Like for so many the pandemic lockdown forced a deep reckoning of my life's journey thus far. Those weeks surrendered indoors, I considered my emotional, spiritual, physical worlds and also less taxing, practical aspects of my life. I became a cleaning devil, purging kitchen cupboards, thinning closets, streamlining garage and book shelves.
Scrutinizing my closet resulted in the awareness that I dressed in large part imitating a version of cool I adopted back in my college days. Now at my current age surely an outdated version of cool. Certainly, someone else's version of cool. My wardrobe told me that I wanted to look smart, sophisticated. It told
me that I wanted to look some version of a writer—Don't ask me which
writer because I would not have known what to say, still don't—I could
not articulate a specific person but I could identify a color: black.
For far too long my clothing choices centering black garments chased an idea predicated on a kind of negation: If you dress in black, you are a "somebody," you "belong" in some smart club, if you fail to dress that way ... then never mind you.

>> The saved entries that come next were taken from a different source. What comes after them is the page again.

### flow/run.sh
#!/bin/bash
# the make line also repeats each setting of config.mk as NAME=value (left out here)
make -C /OpenROAD-flow-scripts/flow DESIGN_CONFIG=/design/flow/config.mk WORK_HOME=/design/flow/orfs CLKGATE_MAP_FILE= finish
### flow/config.mk
export PLATFORM = sky130hd
export DESIGN_NAME = calc
export DESIGN_NICKNAME = calc
export VERILOG_FILES = /design/flow/design.v
export SDC_FILE = /design/flow/constraint.sdc
export NUM_CORES = 4
export LEC_CHECK = 0
export CAP_MARGIN = 0
export CORE_MARGIN = 2
export CORE_UTILIZATION = 72
export CTS_CLUSTER_DIAMETER = 233
export CTS_CLUSTER_SIZE = 60
export HOLD_SLACK_MARGIN = 0.07
export SETUP_SLACK_MARGIN = 4.14
export SLEW_MARGIN = 20
export TNS_END_PERCENT = 40
### flow/constraint.sdc
create_clock -name core_clock -period 47.1 [get_ports {clk}]
set_input_delay 9.4200 -clock core_clock [delete_from_list [all_inputs] [get_ports {clk}]]
set_output_delay 9.4200 -clock core_clock [all_outputs]
set_load 0.01 [all_outputs]
### flow/design.v
module half_addr(
    input a,
    input b,
    output sum,
    output carry  
);
assign sum = a ^ b;
assign carry = a & b;
endmodule
module full_addr(
    input a,
    input b,
    input cin,  
    output sum,
    output carry  
);
assign sum = a ^ b ^ cin;
assign carry = (a & b) | (cin & (a ^ b));
endmodule
module i4_addr(
    input  [3:0] a,           
    input  [3:0] b,           
    input        cin,         
    input        valid_in,    
    output [3:0] sum,         
    output       group_g,     
    output       group_p,     
    output       ready_out    
);
wire [3:0] g, p;
assign g = a & b;           
assign p = a | b;           
wire c1, c2, c3;
assign c1 = g[0] | (p[0] & cin);
assign c2 = g[1] | (p[1] & g[0]) | (p[1] & p[0] & cin);
assign c3 = g[2] | (p[2] & g[1]) | (p[2] & p[1] & g[0]) | (p[2] & p[1] & p[0] & cin);
assign group_g = g[3] | (p[3] & g[2]) | (p[3] & p[2] & g[1]) | (p[3] & p[2] & p[1] & g[0]);
assign group_p = p[3] & p[2] & p[1] & p[0];
assign sum[0] = a[0] ^ b[0] ^ cin;
assign sum[1] = a[1] ^ b[1] ^ c1;
assign sum[2] = a[2] ^ b[2] ^ c2;
assign sum[3] = a[3] ^ b[3] ^ c3;
reg ready_out_reg;
always @(*) begin
    if (valid_in) begin
        ready_out_reg = 1'b1;
    end else begin
        ready_out_reg = 1'b0;
    end
end
assign ready_out = ready_out_reg;
endmodule
module i8_addr(
    input  [7:0] a,           
    input  [7:0] b,           
    input        cin,         
    input        valid_in,    
    output [7:0] sum,         
    output       group_g,     
    output       group_p,     
    output       ready_out    
);
wire [3:0] a_low  = a[3:0];
wire [3:0] a_high = a[7:4];
wire [3:0] b_low  = b[3:0];
wire [3:0] b_high = b[7:4];
wire c4;                
wire g_low, p_low;      
wire g_high, p_high;    
wire ready_low, ready_high;
i4_addr cla_low(
    .a(a_low), .b(b_low), .cin(cin), .valid_in(valid_in),
    .sum(sum[3:0]), .group_g(g_low), .group_p(p_low), .ready_out(ready_low)
);
i4_addr cla_high(
    .a(a_high), .b(b_high), .cin(c4), .valid_in(valid_in),
    .sum(sum[7:4]), .group_g(g_high), .group_p(p_high), .ready_out(ready_high)
);
assign c4 = g_low | (p_low & cin);
assign group_g = g_high | (p_high & g_low);
assign group_p = p_high & p_low;
assign ready_out = ready_low & ready_high;
endmodule
module i16_add(
    input  [15:0] a,          
    input  [15:0] b,          
    input        valid_in,    
    output [15:0] sum,        
    output       carry_out,   
    output       ready_out    
);
wire [7:0] a_low  = a[7:0];   
wire [7:0] a_high = a[15:8];  
wire [7:0] b_low  = b[7:0];
wire [7:0] b_high = b[15:8];
wire c0, c8;                
wire g_low, p_low;          
wire g_high, p_high;        
wire ready_low, ready_high; 
assign c0 = 1'b0;           
i8_addr cla_low_8bit(
    .a(a_low), .b(b_low), .cin(c0), .valid_in(valid_in),
    .sum(sum[7:0]), .group_g(g_low), .group_p(p_low), .ready_out(ready_low)
);
i8_addr cla_high_8bit(
    .a(a_high), .b(b_high), .cin(c8), .valid_in(valid_in),
    .sum(sum[15:8]), .group_g(g_high), .group_p(p_high), .ready_out(ready_high)
);
assign c8 = g_low | (p_low & c0);                   
assign carry_out = g_high | (p_high & g_low) | (p_high & p_low & c0);  
assign ready_out = ready_low & ready_high;
endmodule
module i16_sub(
    input  [15:0] a,          
    input  [15:0] b,          
    input        valid_in,    
    output [15:0] diff,       
    output       borrow_out,  
    output       ready_out    
);
wire [15:0] b_neg = ~b;  
wire [7:0] a_low  = a[7:0];
wire [7:0] a_high = a[15:8];
wire [7:0] b_low  = b_neg[7:0];
wire [7:0] b_high = b_neg[15:8];
wire c0, c8;               
wire g_low, p_low;         
wire g_high, p_high;       
wire ready_low, ready_high;
wire carry_result;
assign c0 = 1'b1;           
i8_addr cla_low_8bit(
    .a(a_low), .b(b_low), .cin(c0), .valid_in(valid_in),
    .sum(diff[7:0]), .group_g(g_low), .group_p(p_low), .ready_out(ready_low)
);
i8_addr cla_high_8bit(
    .a(a_high), .b(b_high), .cin(c8), .valid_in(valid_in),
    .sum(diff[15:8]), .group_g(g_high), .group_p(p_high), .ready_out(ready_high)
);
assign c8 = g_low | (p_low & c0);
assign carry_result = g_high | (p_high & g_low) | (p_high & p_low & c0);
assign borrow_out = ~carry_result;
assign ready_out = ready_low & ready_high;
endmodule
module i16_mul(
    input signed [15:0] a,    
    input signed [15:0] b,    
    input        valid_in,
    output signed [15:0] prod,  
    output       ready_out
);
wire sign_a = a[15];
wire sign_b = b[15];
wire sign_res = sign_a ^ sign_b;
wire [15:0] abs_a = sign_a ? (~a + 1'b1) : a;
wire [15:0] abs_b = sign_b ? (~b + 1'b1) : b;
reg [15:0] abs_prod;
integer i;
always @(*) begin
    abs_prod = 16'd0;
    for(i = 0; i < 16; i = i + 1) begin
        if(abs_b[i]) begin
            abs_prod = abs_prod + (abs_a << i);
        end
    end
end
assign prod = sign_res ? (~abs_prod + 1'b1) : abs_prod;
assign ready_out = valid_in;
endmodule
module i16_div(
    input signed [15:0] a,    
    input signed [15:0] b,    
    input        valid_in,
    output signed [15:0] quot,  
    output       ready_out
);
wire sign_a = a[15];
wire sign_b = b[15];
wire sign_res = sign_a ^ sign_b;
wire [15:0] abs_a = sign_a ? (~a + 1'b1) : a;
wire [15:0] abs_b = sign_b ? (~b + 1'b1) : b;
reg [15:0] abs_quot;
reg [31:0] temp_r;  
integer i;
always @(*) begin
    temp_r = 32'd0;
    if (abs_b == 0) begin
        abs_quot = 16'hFFFF;  
    end else begin
        abs_quot = 16'd0;
        temp_r = 32'd0;
        for(i = 15; i >= 0; i = i - 1) begin
            temp_r = temp_r << 1;
            temp_r[0] = abs_a[i];  
            if(temp_r >= {16'd0, abs_b}) begin
                temp_r = temp_r - {16'd0, abs_b};
                abs_quot[i] = 1'b1;
            end
        end
    end
end
assign quot = sign_res ? (~abs_quot + 1'b1) : abs_quot;
assign ready_out = valid_in;
endmodule
module calc(
    input clk,  
    input rst_n,  
    input [7:0] num,
    input [2:0] op,
    input start,
    output reg [15:0] result,
    output reg [15:0] display_val,  
    output [2:0] led_op,  
    output reg stop
);
reg [15:0] local_result;
reg local_stop;
localparam ADD = 3'd6;
localparam SUB = 3'd5;
localparam MUL = 3'd4;
localparam DIV = 3'd1;
localparam ENT = 3'd2;
localparam CLR = 3'd3;
reg [15:0] a, b;
reg [2:0] local_op;
assign led_op = local_op;  
wire [15:0] res_add, res_sub, res_mul, res_div;
i16_add u_add(.a(a), .b(b), .valid_in(1'b1), .sum(res_add), .carry_out(), .ready_out());
i16_sub u_sub(.a(a), .b(b), .valid_in(1'b1), .diff(res_sub), .borrow_out(), .ready_out());
i16_mul u_mul(.a(a), .b(b), .valid_in(1'b1), .prod(res_mul), .ready_out());
i16_div u_div(.a(a), .b(b), .valid_in(1'b1), .quot(res_div), .ready_out());
localparam S_INPUT_A = 2'b00;
localparam S_INPUT_B = 2'b01;
reg [2:0] state;
always @(posedge clk) begin
	if (~rst_n) begin
    	local_stop <= 0;
        a <= 0;
        b <= 0;
        local_result <= 0;
        display_val <= 0;
        local_op <= 0;
        state <= S_INPUT_A;
    end else begin
        if (~start&local_stop) begin
        local_stop <= 0;
        end else if (start&~local_stop) begin
            case (state)
            S_INPUT_A: begin
                if (op == CLR) begin
                    a <= 0; b <= 0; display_val <= 0; local_result <= 0; local_op <= 0;
                end else if (op == ADD || op == SUB || op == MUL || op == DIV) begin
                    local_op <= op;
                    b <= 0;
                    state <= S_INPUT_B;
                end else if (op == 0) begin
                    a <= a * 16'd10 + {8'd0, num};
                    display_val <= a * 16'd10 + {8'd0, num};
                end
            end
            S_INPUT_B: begin
                if (op == CLR) begin
                    a <= 0; b <= 0; display_val <= 0; local_result <= 0; local_op <= 0;
                    state <= S_INPUT_A;
                end else if (op == ENT) begin
                    case (local_op)
                    ADD: begin local_result <= res_add; display_val <= res_add; end
                    SUB: begin local_result <= res_sub; display_val <= res_sub; end
                    DIV: begin local_result <= res_div; display_val <= res_div; end
                    MUL: begin local_result <= res_mul; display_val <= res_mul; end
                    endcase
                    a <= 0;
                    local_op <= 0;  
                    state <= S_INPUT_A;
                end else if (op == 0) begin
                    b <= b * 16'd10 + {8'd0, num};
                    display_val <= b * 16'd10 + {8'd0, num};
                end
            end
            endcase
            local_stop <= 1;
        end
    end
end
always @(posedge clk) begin
    result <= local_result;
    stop <= local_stop;
end
endmodule
==> CHANGELOG.md, run 1 <==
### Implementation results

* Seq share, synth at 0.0535
* MUX share of area at 0.0354
* Routability congestion estimate at 1.09
* Post-synth ARST share at 0
* Adder-cell share of the synthesized area at 0.209
* H-tree depth at 3
* Status: aborted with a tool error
* Post-synth EDFFs at 0
* Synth top area share at 0.186
* Synth cell count leaders: 484 x ha_1, 464 x a21oi_1, 417 x nor2_1, 360 x nand2_1, 321 x o21ai_0
* Placed insts at 5,435
* Core outline area at 44,400 um2
* Chip width at 217 um
* CTS Hold Buffers Added at 0
* Hpwl dp at 91,200 um
* Main logic family: AND-OR/OR-AND gates
* Number of cells in Yosys stat at 4,622
* Top cells by area: ha_1 19%, a21oi_1 7.1%, xnor2_1 7.0%
* GR Util All Layers at 0.857
* Count leader, synth: ha_1
* FP Util at 0.733
* Total gr overflow at 520
* Yosys stat area at 32,600 um2
* Sink Count at 87
* Distinct lib cells at 126
* Die height at 217 um
* Last stage reached: 5_1_grt
* Number of I/O port buffers at 49
* Synth Instances at 4,622
* Top Ports at 50
* Rows at 77
* Netlist Area Pre-Place at 32,600 um2
* Area after DPL at 36,200 um2
* Cell type with the largest total area: ha_1
* Clock tree buffer depth at 2
* CTS Buf Count at 9
* Xor+xnor area frac at 0.104
* Syn_nets at 5,158
* Mean Syn Cell Area at 7.04 um2
* Flops after synth at 87
* Root Driver: clkbuf_16
* Aoi share at 0.298
* Primary FF master, synth: dfxtp_1
* Halt Reason: [ERROR GRT-0232] Routing congestion too high. Check the congestion heatmap in the GUI.
* Simple-Gate Fraction of Synth Area at 0.246
* YS warnings at 4
* DIE AREA at 46,900 um2
[metal layers]
| layer | track usage | overflow |
|---|---|---|
| met5 | 0.531 | 12 |
| met2 | 0.984 | 237 |
| met3 | 0.759 | 42 |
| met1 | 0.859 | 98 |
| met4 | 0.807 | 131 |
[what timing repair did]
item,CTS
resized,111
setup endpoints to repair,32
pin swaps,116
buffers inserted,285
cloned,1
[stage by stage]
step | setup WS [ns] | utilization
2_1_floorplan | -3.37 | -
3_3_place_gp | 0.204 | 0.814
3_5_place_dp | -1.92 | 0.814
4_1_cts | 0.509 | 0.879
==> inputs of run 2 (changes only) <==
Settings changed: CAP_MARGIN 0 to 20, CORE_UTILIZATION 72 to 65, CTS_CLUSTER_DIAMETER 233 to unset, CTS_CLUSTER_SIZE 60 to unset, HOLD_SLACK_MARGIN 0.07 to unset, PLACE_DENSITY set to 0.6, SETUP_SLACK_MARGIN 4.14 to unset, TNS_END_PERCENT 40 to unset.
Clock period 47.1 ns to 37.2 ns, I/O delays scaled along.
==> CHANGELOG.md, run 2 <==
### Implementation results

* Primary FF master, synth: dfxtp_1 (unchanged)
* H-tree depth at 3 (unchanged)
* CTS Hold Buffers Added at 0 (unchanged)
* Total gr overflow at 1,022
* CTS Buf Count at 9 (unchanged)
* Synth top area share at 0.186 (unchanged)
* Number of I/O port buffers at 49 (unchanged)
* Yosys stat area at 32,600 um2 (unchanged)
* Rows at 82 (was 77)
* Core outline area at 49,800 um2 (was 44,400 um2)
* Top Ports at 50 (unchanged)
* Netlist Area Pre-Place at 32,600 um2 (unchanged)
* Sink Count at 87 (unchanged)
* Chip width at 228 um (was 217 um)
* Die height at 228 um (was 217 um)
* Seq share, synth at 0.0535 (unchanged)
* Post-synth ARST share at 0 (unchanged)
* Main logic family: AND-OR/OR-AND gates (unchanged)
* Status: aborted with a tool error (unchanged)
* Synth cell count leaders: 484 x ha_1, 464 x a21oi_1, 417 x nor2_1, 360 x nand2_1, 321 x o21ai_0 (unchanged)
* GR Util All Layers at 0.884
* Number of cells in Yosys stat at 4,622 (unchanged)
* FP Util at 0.654 (was 0.733)
* Clock tree buffer depth at 2 (unchanged)
* Aoi share at 0.298 (unchanged)
* Simple-Gate Fraction of Synth Area at 0.246 (unchanged)
* Distinct lib cells at 126 (unchanged)
* MUX share of area at 0.0354 (unchanged)
* Count leader, synth: ha_1 (unchanged)
* DIE AREA at 51,900 um2 (was 46,900 um2)
* Xor+xnor area frac at 0.104 (unchanged)
* Post-synth EDFFs at 0 (unchanged)
* Synth Instances at 4,622 (unchanged)
* Flops after synth at 87 (unchanged)
* YS warnings at 4 (unchanged)
* Adder-cell share of the synthesized area at 0.209 (unchanged)
* Routability congestion estimate at 1.03 (was 1.09)
* Top cells by area: ha_1 19%, a21oi_1 7.1%, xnor2_1 7.0% (unchanged)
* Last stage reached: 5_1_grt (unchanged)
* Mean Syn Cell Area at 7.04 um2 (unchanged)
* Hpwl dp at 111,000 um (was 91,200 um)
* Root Driver: clkbuf_16 (unchanged)
* Cell type with the largest total area: ha_1 (unchanged)
* Syn_nets at 5,158 (unchanged)
* Halt Reason: [ERROR GRT-0116] Global routing finished with congestion. Check the congestion regions in the DRC Viewer. (was [ERROR GRT-0232] Routing congestion too high. Check the congestion heatmap in the GUI.)
run 2: routing by layer:
layer  GRT usage  overflow
met1       0.861        18
met2        1.04       668
met3       0.753        32
met4       0.930       298
met5       0.425         6
run 2: what timing repair did:
action | in CTS
setup endpoints to repair | 32
setup buffers | 221
pin swaps | 158
resized | 146
run 2: stage by stage:
step	hold WS [ns]	area [um2]	std cells	worst slack (ns)
4_1_cts	0.352	47100	6858	-10.58
3_5_place_dp	0.335	44600	6621	-12.63
3_3_place_gp	0.336	44600	6621	-9.05
2_1_floorplan	0.331	33400	4622	-13.26
==> inputs of run 3 (changes only) <==
Settings changed: CORE_UTILIZATION 65 to 68, CTS_CLUSTER_SIZE set to 34, PLACE_DENSITY 0.6 to unset, SETUP_SLACK_MARGIN set to 4.94.
Clock period 37.2 ns to 21.4 ns, I/O delays scaled along.
==> CHANGELOG.md, run 3 <==
### Implementation results

* Seq share, synth at 0.0535 (unchanged)
* Cell type with the largest total area: ha_1 (unchanged)
* Post-synth ARST share at 0 (unchanged)
* YS warnings at 4 (unchanged)
* Top cells by area: ha_1 19%, a21oi_1 7.1%, xnor2_1 7.0% (unchanged)
* Status: aborted with a tool error (unchanged)
* Last stage reached: 4_1_cts (was 5_1_grt)
* Routability congestion estimate at 1.04 (was 1.03)
* Rows at 80 (was 82)
* Die height at 223 um (was 228 um)
* MUX share of area at 0.0354 (unchanged)
* Synth Instances at 4,622 (unchanged)
* Number of cells in Yosys stat at 4,622 (unchanged)
* Xor+xnor area frac at 0.104 (unchanged)
* FP Util at 0.685 (was 0.654)
* Aoi share at 0.298 (unchanged)
* Synth cell count leaders: 484 x ha_1, 464 x a21oi_1, 417 x nor2_1, 360 x nand2_1, 321 x o21ai_0 (unchanged)
* Syn_nets at 5,158 (unchanged)
* DIE AREA at 49,600 um2 (was 51,900 um2)
* Adder-cell share of the synthesized area at 0.209 (unchanged)
* Flops after synth at 87 (unchanged)
* Chip width at 223 um (was 228 um)
* Mean Syn Cell Area at 7.04 um2 (unchanged)
* Count leader, synth: ha_1 (unchanged)
* Halt Reason: [ERROR DPL-0038] Utilization greater than 100%, impossible to legalize (was [ERROR GRT-0116] Global routing finished with congestion. Check the congestion regions in the DRC Viewer.)
* Top Ports at 50 (unchanged)
* Primary FF master, synth: dfxtp_1 (unchanged)
* Area after DPL at 44,500 um2 (was 44,600 um2)
* Simple-Gate Fraction of Synth Area at 0.246 (unchanged)
* Synth top area share at 0.186 (unchanged)
* Main logic family: AND-OR/OR-AND gates (unchanged)
* Yosys stat area at 32,600 um2 (unchanged)
* Post-synth EDFFs at 0 (unchanged)
* Hpwl dp at 121,000 um (was 111,000 um)
* Number of I/O port buffers at 49 (unchanged)
* Distinct lib cells at 126 (unchanged)
* Core outline area at 47,500 um2 (was 49,800 um2)
* Placed insts at 6,560 (was 6,621)
* Netlist Area Pre-Place at 32,600 um2 (unchanged)
## run 3: metrics by stage
stage          setup TNS, ns  worst slack [ns]   util  hold WS (ns)
3_5_place_dp         -909.46            -28.89  0.935         0.338
2_1_floorplan        -913.13            -29.06      -         0.331
3_3_place_gp         -779.77            -24.76  0.935         0.336
==> inputs of run 4 (changes only) <==
Settings changed: CORE_UTILIZATION 68 to 40, CTS_CLUSTER_SIZE 34 to unset, PLACE_DENSITY set to 0.6, SETUP_SLACK_MARGIN 4.94 to unset.
Clock period 21.4 ns to 60.6 ns, I/O delays scaled along.
==> CHANGELOG.md, run 4 <==
### Physical design

* Max-slew violations at 0
* Final Hold Viols at 0
* Pre-antenna DRT Iters at 7
* Worst Path Arrival at 56.20 ns
* Latency at later pin at 0.36 ns
* FMAX at 17.9 MHz
* Xor+xnor area frac at 0.104 (unchanged)
* Vias per Instance at 5.98
* Layout Skew at 0.0125 ns
* Total gr overflow at 0
* Chip width at 289 um (was 223 um)
* CP max FO at 43
* Critical path's slowest cell: or4b_4
* Simple-Gate Fraction of Synth Area at 0.246 (unchanged)
* Count leader, synth: ha_1 (unchanged)
* Adder-cell share of the synthesized area at 0.209 (unchanged)
* Register-to-register setup slack at 4.69 ns
* Root Driver: clkbuf_16
* Critical Path RT at 60.89 ns
* Final instance area at 35,400 um2
* Layout Cells excl Fill at 5,718
* Reg2reg end: display_val[12]
* Max_cap viols at 0
* Routability congestion estimate at 0.976 (was 1.04)
* Post-synth EDFFs at 0 (unchanged)
* Primary FF master, synth: dfxtp_1 (unchanged)
* Post-synth ARST share at 0 (unchanged)
* Synth cell count leaders: 484 x ha_1, 464 x a21oi_1, 417 x nor2_1, 360 x nand2_1, 321 x o21ai_0 (unchanged)
* Cell type with the largest total area: ha_1 (unchanged)
* Sink Count at 87
* Hpwl dp at 89,700 um (was 121,000 um)
* Flops after synth at 87 (unchanged)
* Critical path's largest stage delay at 0.53 ns
* DR vias at 34.2k
* DIE AREA at 83,700 um2 (was 49,600 um2)
* Routed wire length at 111,000 um
* Worst path depth at 301
* Hold EP: result[6]
* Main logic family: AND-OR/OR-AND gates (unchanged)
* Final Critical Period at 55.91 ns
* Clk slew on worst S/H paths at 0.08 ns
* Synthesis-to-layout area growth at 8.84%
* Distinct lib cells at 126 (unchanged)
* Syn_nets at 5,158 (unchanged)
* Buf+Inv Stages, Crit Path at 18
* R2r worst-path depth at 301
* Critical Path Source: b[1]
* CP endpoint kind: flip-flop
* YS warnings at 4 (unchanged)
* Status: complete, no violations (was aborted with a tool error)
* Die height at 289 um (was 223 um)
* MUX share of area at 0.0354 (unchanged)
* Top Ports at 50 (unchanged)
* First-pass GRT wire length at 175,000 um
* Rows at 104 (was 80)
* Min-delay src: local_result[6]
* CP Capture Point: display_val[12]
* Mean Syn Cell Area at 7.04 um2 (unchanged)
* Placed insts at 5,667 (was 6,560)
* Top cells by area: ha_1 19%, a21oi_1 7.1%, xnor2_1 7.0% (unchanged)
* HP Class: flip-flop to flip-flop
* Nets at 5,189
* Most used cell, CP: o21ai_0
* GR Util All Layers at 0.257
* Seq share, synth at 0.0535 (unchanged)
* CTS tree: yes
* OpenROAD warnings at 89
* Number of cells in Yosys stat at 4,622 (unchanged)
* CP top delay family: AND-OR/OR-AND gates
* Vias in the first global route at 32.2k
* Core outline area at 80,500 um2 (was 47,500 um2)
* H-tree depth at 3
* Aoi share at 0.298 (unchanged)
* Synth Instances at 4,622 (unchanged)
* Tcrit/Tclk final at 0.923
* Iteration-0 DRC Markers at 2,694
* FP Util at 0.404 (was 0.685)
* Final setup vio count at 0
* CTS Hold Buffers Added at 0
* Hold Path Depth at 0
* Number of I/O port buffers at 49 (unchanged)
* Worst Setup Path Type: flip-flop to flip-flop
* CTS Buf Count at 9
* CP Launch Type: flip-flop
* Area after DPL at 34,500 um2 (was 44,500 um2)
* Ant. Diodes at 0
* Netlist Area Pre-Place at 32,600 um2 (unchanged)
* Clock tree buffer depth at 2
* Yosys stat area at 32,600 um2 (unchanged)
* Largest net degree at the start of global routing at 68
* DRC at 0
* Worst slew margin at 0.295
* Slew @ Worst Pin at 1.05 ns
* Synth top area share at 0.186 (unchanged)
* Initial antenna violation count at 0
* DRT antenna net count at 0
* FF-to-FF Start: b[1]
* WL per Instance at 19.5 um
-- run 4: layout make-up --
class | count | area (um2)
Clock buffer | 9 | 225
Multi-Input combinational cell | 4091 | 29500
Clock inverter | 7 | 73.8
Sequential cell | 87 | 1750
Timing Repair Buffer | 161 | 1420
Inverter | 303 | 1140
Fill cell | 8339 | 45100
Tap cell | 1060 | 1330
-- run 4: metal layers --
| layer | part of all wire | vias up | global-route usage | wire length [um] |
|---|---|---|---|---|
| li1 | - | 16940 | - | - |
| met1 | 0.44 | 16000 | 0.333 | 48900 |
| met2 | 0.48 | 1029 | 0.457 | 53300 |
| met3 | 0.047 | 201 | 0.0141 | 5290 |
| met4 | 0.035 | 0 | 0.0786 | 3950 |
| met5 | 0 | - | 0 | 0 |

My wardrobe told me that I sought approval. I wanted to belong. And yes, clothing is one way humans for millenia have announced their belonging to ethnic, cultural, linguistic, religious, and many other groups. In those cases stitch patterns, paint patterns, thread colors, garment shapes, announce belonging to a collective. But my effort was an individual search. Mine was a lonely endeavor to belong to a class of people.
COVID changed my priorities. I realized that the club I wanted to belong to was the club I wanted to belong to, not the club I thought I should belong to.
There was plenty evidence among my things that color and embroidered textiles are important to me. I've collected colorful huipiles and rebozos for years. I own shoes, skirts, shirts in bright saturated colors and intricate patterns. What changed during the lockdown is that color took center stage. I did not want to use my colorful clothes to accentuate black outfits, but to make them be the outfit.
I wanted my clothes to say, I am alive! I am alive! Not, "I'm trying to
be smart." And if that earned me the epithet of eccentric, odd, badly
dressed, "crazy lady" then so be it.
I wanted to wear clothing with handmade details, wear designs are steeped in tradition and story, wisdom, and joy. I may not understand the intricate significance of each detail in a huipil, but the garments and the colors link me to the native peoples of Central America from whom I descend.
This desire to live in color, to be affirmed by it, reminded me of Celie in The Color Purple. To feel alive and feel God's grace on my face on a sunny morning, or be refreshed by cool sand under my feet, to say Yes! to a tomato, to marvel at a patch of zinnias, or a field of heather, to let color enter me, is to feel the deepest belonging.